DESCRIPTION OF THE TASK:
Up to and including the line with "typedef logic [LANES-1:0][WORD_W-1:0]", please set down the entries below exactly, starting from the first line.

SUPPLIED RECORDS: Begin

### src/sv/dpu_pkg.sv
package dpu_pkg;

	localparam int unsigned WORD_W   = 32;
	localparam int unsigned STEP_W   = 16;
	localparam int unsigned PROD_W   = WORD_W + STEP_W + 1;
	localparam int unsigned LANES    = 3;
	localparam int unsigned TDATA_W  = 2 * WORD_W + 3 * LANES * WORD_W;
	localparam int unsigned CFG_IDX_W = 4;

	// register indexes on the configuration channel
	localparam logic [CFG_IDX_W-1:0] REG_TIME_STEP    = 4'd0;
	localparam logic [CFG_IDX_W-1:0] REG_GRAVITY      = 4'd1;
	localparam logic [CFG_IDX_W-1:0] REG_DRAG_FACTOR  = 4'd2;
	localparam logic [CFG_IDX_W-1:0] REG_SPIN_DAMPING = 4'd3;

	localparam logic [STEP_W-1:0] TIME_STEP_RST    = 16'd1049;
	localparam logic [WORD_W-1:0] GRAVITY_RST      = 32'd0;
	localparam logic [STEP_W-1:0] DRAG_FACTOR_RST  = 16'd32113;
	localparam logic [STEP_W-1:0] SPIN_DAMPING_RST = 16'd31130;

	typedef struct packed {
		logic [STEP_W-1:0] time_step;
		logic [WORD_W-1:0] gravity;
		logic [STEP_W-1:0] drag_factor;
		logic [STEP_W-1:0] spin_damping;
	} dpu_cfg_t;

	typedef logic [LANES-1:0][WORD_W-1:0] vec3_t;
	typedef logic [LANES-1:0][PROD_W-1:0] prod3_t;

	typedef struct packed {
		logic              alive;
		logic [WORD_W-1:0] age;
		logic [WORD_W-1:0] lifetime;
		vec3_t             vel;
		vec3_t             pos;
		vec3_t             spin;
	} rec_t;

	function automatic logic [WORD_W-1:0] sat32(input logic signed [WORD_W+1:0] v);
		if (v > 34'sh0_7FFF_FFFF)
			return 32'h7FFF_FFFF;
		else if (v < -34'sh0_8000_0000)
			return 32'h8000_0000;
		else
			return v[WORD_W-1:0];
	endfunction

	// signed word times unsigned Q.16 / Q1.15 factor
	function automatic logic signed [PROD_W-1:0] mul_su(input logic signed [WORD_W-1:0] a,
			input logic [STEP_W-1:0] f);
		logic signed [STEP_W:0] fs;
		fs = {1'b0, f};
		return PROD_W'(a) * PROD_W'(fs);
	endfunction

	// floor(p / 2^15) then clamp
	function automatic logic [WORD_W-1:0] shift_sat15(input logic signed [PROD_W-1:0] p);
		logic signed [PROD_W-1:0] sh;
		sh = p >>> 15;
		return sat32(sh[WORD_W+1:0]);
	endfunction

	// a + floor(p / 2^16), clamped
	function automatic logic [WORD_W-1:0] add_sat16(input logic signed [WORD_W-1:0] a,
			input logic signed [PROD_W-1:0] p);
		logic signed [PROD_W-1:0] sh;
		logic [WORD_W+1:0] s;
		sh = p >>> 16;
		s = {{2{a[WORD_W-1]}}, a} + {sh[WORD_W], sh[WORD_W:0]};
		return sat32(s);
	endfunction

endpackage
<file path="src/rtl/weighted_centroid_centering_top_assert.svh">
// assertion macros for the weighted centroid centering block
// used by wcc_dp and wcc_ctrl; needs i_clk and i_rst_n in scope
`ifndef WEIGHTED_CENTROID_CENTERING_TOP_ASSERT_SVH
`define WEIGHTED_CENTROID_CENTERING_TOP_ASSERT_SVH
`ifndef SYNTH
`define WCC_ASSERT_SAME(label, pre, post) \
    label: assert property (@(posedge i_clk) disable iff (!i_rst_n) (pre) |-> (post)) \
        else $error("wcc check failed");
`define WCC_ASSERT_NEXT(label, pre, post) \
    label: assert property (@(posedge i_clk) disable iff (!i_rst_n) (pre) |=> (post)) \
        else $error("wcc check failed");
`else
`define WCC_ASSERT_SAME(label, pre, post)
`define WCC_ASSERT_NEXT(label, pre, post)
`endif
`endif

</file>
<file path="src/rtl/wcc_pkg.sv">
// shared types, constants and helpers for the weighted centroid centering block
// no dependencies
`timescale 1ns / 1ps
package wcc_pkg;
    localparam int MAX_ATOMS_DEF = 64;
    localparam int COORD_W = 24;
    localparam int VAR_W   = 16;
    localparam int W_W     = 17;
    localparam int SUM_W   = 47;
    localparam int TOT_W   = 23;
    localparam int STEP_W  = 6;
    localparam logic [STEP_W-1:0] RECIP_STEPS = STEP_W'(W_W);
    localparam logic [STEP_W-1:0] CENT_STEPS  = STEP_W'(SUM_W);

    localparam logic [1:0] DSEL_RECIP = 2'd0;
    localparam logic [1:0] DSEL_X     = 2'd1;
    localparam logic [1:0] DSEL_Y     = 2'd2;
    localparam logic [1:0] DSEL_Z     = 2'd3;

    typedef struct packed {
        logic       load;
        logic       div_start;
        logic [1:0] div_sel;
        logic       cap_w;
        logic       mul;
        logic       acc;
        logic       cap_cent;
        logic       rd_start;
        logic       rd_next;
        logic       emit;
        logic       clear;
    } t_cmd;

    typedef struct packed {
        logic full;
        logic last;
        logic div_done;
        logic div_busy;
        logic out_taken;
        logic emit_last;
    } t_stat;

    function automatic logic signed [COORD_W-1:0] sat_diff(
        input logic signed [COORD_W:0] v);
        logic signed [COORD_W:0] hi;
        logic signed [COORD_W:0] lo;
        hi = (COORD_W+1)'(2**(COORD_W-1) - 1);
        lo = -(COORD_W+1)'(2**(COORD_W-1));
        if (v > hi) return hi[COORD_W-1:0];
        if (v < lo) return lo[COORD_W-1:0];
        return v[COORD_W-1:0];
    endfunction

    // signed quotient from sign and magnitude, clamped to coordinate range
    function automatic logic signed [COORD_W-1:0] sat_cent(
        input logic neg, input logic [SUM_W-1:0] mag);
        logic [SUM_W-1:0] lim_p;
        logic [SUM_W-1:0] sv;
        lim_p = SUM_W'(2**(COORD_W-1) - 1);
        if (!neg) begin
            if (mag > lim_p) return lim_p[COORD_W-1:0];
            return mag[COORD_W-1:0];
        end
        if (mag > lim_p + SUM_W'(1)) return {1'b1, {(COORD_W-1){1'b0}}};
        sv = ~mag + SUM_W'(1);
        return sv[COORD_W-1:0];
    endfunction
endpackage

</file>
<file path="src/rtl/wcc_ctrl.sv">
// controller state machine: sequences loading, division and emission
// depends on wcc_pkg and the assertion header
`timescale 1ns / 1ps
`include "weighted_centroid_centering_top_assert.svh"
module wcc_ctrl import wcc_pkg::*; (
    input  logic  i_clk,
    input  logic  i_rst_n,
    input  logic  i_valid,
    output logic  o_stall,
    input  t_stat i_stat,
    output t_cmd  o_cmd
);
    localparam logic [3:0] S_IDLE  = 4'd0;
    localparam logic [3:0] S_CHECK = 4'd1;
    localparam logic [3:0] S_RECIP = 4'd2;
    localparam logic [3:0] S_MUL   = 4'd3;
    localparam logic [3:0] S_ACC   = 4'd4;
    localparam logic [3:0] S_DGO   = 4'd5;
    localparam logic [3:0] S_DWAIT = 4'd6;
    localparam logic [3:0] S_RD    = 4'd7;
    localparam logic [3:0] S_LOAD  = 4'd8;
    localparam logic [3:0] S_SEND  = 4'd9;

    logic [3:0] r_state, n_state;
    logic [1:0] r_sel, n_sel;

    always_comb begin
        n_state = r_state;
        n_sel   = r_sel;
        o_cmd   = '0;
        o_cmd.div_sel = r_sel;
        unique case (r_state)
            S_IDLE: begin
                if (i_valid) begin
                    o_cmd.load = 1'b1;
                    n_state    = S_CHECK;
                end
            end
            S_CHECK: begin
                if (!i_stat.full) begin
                    o_cmd.div_start = 1'b1;
                    o_cmd.div_sel   = DSEL_RECIP;
                    n_state         = S_RECIP;
                end else if (i_stat.last) begin
                    n_sel   = DSEL_X;
                    n_state = S_DGO;
                end else begin
                    n_state = S_IDLE;
                end
            end
            S_RECIP: begin
                if (i_stat.div_done) begin
                    o_cmd.cap_w = 1'b1;
                    n_state     = S_MUL;
                end
            end
            S_MUL: begin
                o_cmd.mul = 1'b1;
                n_state   = S_ACC;
            end
            S_ACC: begin
                o_cmd.acc = 1'b1;
                n_sel     = DSEL_X;
                n_state   = i_stat.last ? S_DGO : S_IDLE;
            end
            S_DGO: begin
                o_cmd.div_start = 1'b1;
                n_state         = S_DWAIT;
            end
            S_DWAIT: begin
                if (i_stat.div_done) begin
                    o_cmd.cap_cent = 1'b1;
                    if (r_sel == DSEL_Z) begin
                        o_cmd.rd_start = 1'b1;
                        n_state        = S_RD;
                    end else begin
                        n_sel   = r_sel + 2'd1;
                        n_state = S_DGO;
                    end
                end
            end
            S_RD: begin
                // read data lands at the end of this cycle
                n_state = S_LOAD;
            end
            S_LOAD: begin
                o_cmd.emit = 1'b1;
                n_state    = S_SEND;
            end
            S_SEND: begin
                if (i_stat.out_taken) begin
                    if (i_stat.emit_last) begin
                        o_cmd.clear = 1'b1;
                        n_state     = S_IDLE;
                    end else begin
                        o_cmd.rd_next = 1'b1;
                        n_state       = S_RD;
                    end
                end
            end
            default: n_state = S_IDLE;
        endcase
    end

    always_ff @(posedge i_clk) begin
        if (!i_rst_n) begin
            r_state <= S_IDLE;
            r_sel   <= DSEL_X;
        end else begin
            r_state <= n_state;
            r_sel   <= n_sel;
        end
    end

    assign o_stall = (r_state != S_IDLE);

    `WCC_ASSERT_SAME(a_idle_no_div, r_state == S_IDLE, !i_stat.div_busy)
    `WCC_ASSERT_NEXT(a_load_leaves_idle, o_cmd.load, r_state == S_CHECK)
endmodule
</file>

SUPPLIED RECORDS: End

ANSWER TO THIS PROBLEM:
### src/sv/dpu_pkg.sv
package dpu_pkg;

	localparam int unsigned WORD_W   = 32;
	localparam int unsigned STEP_W   = 16;
	localparam int unsigned PROD_W   = WORD_W + STEP_W + 1;
	localparam int unsigned LANES    = 3;
	localparam int unsigned TDATA_W  = 2 * WORD_W + 3 * LANES * WORD_W;
	localparam int unsigned CFG_IDX_W = 4;

	// register indexes on the configuration channel
	localparam logic [CFG_IDX_W-1:0] REG_TIME_STEP    = 4'd0;
	localparam logic [CFG_IDX_W-1:0] REG_GRAVITY      = 4'd1;
	localparam logic [CFG_IDX_W-1:0] REG_DRAG_FACTOR  = 4'd2;
	localparam logic [CFG_IDX_W-1:0] REG_SPIN_DAMPING = 4'd3;

	localparam logic [STEP_W-1:0] TIME_STEP_RST    = 16'd1049;
	localparam logic [WORD_W-1:0] GRAVITY_RST      = 32'd0;
	localparam logic [STEP_W-1:0] DRAG_FACTOR_RST  = 16'd32113;
	localparam logic [STEP_W-1:0] SPIN_DAMPING_RST = 16'd31130;

	typedef struct packed {
		logic [STEP_W-1:0] time_step;
		logic [WORD_W-1:0] gravity;
		logic [STEP_W-1:0] drag_factor;
		logic [STEP_W-1:0] spin_damping;
	} dpu_cfg_t;

	typedef logic [LANES-1:0][WORD_W-1:0] vec3_t;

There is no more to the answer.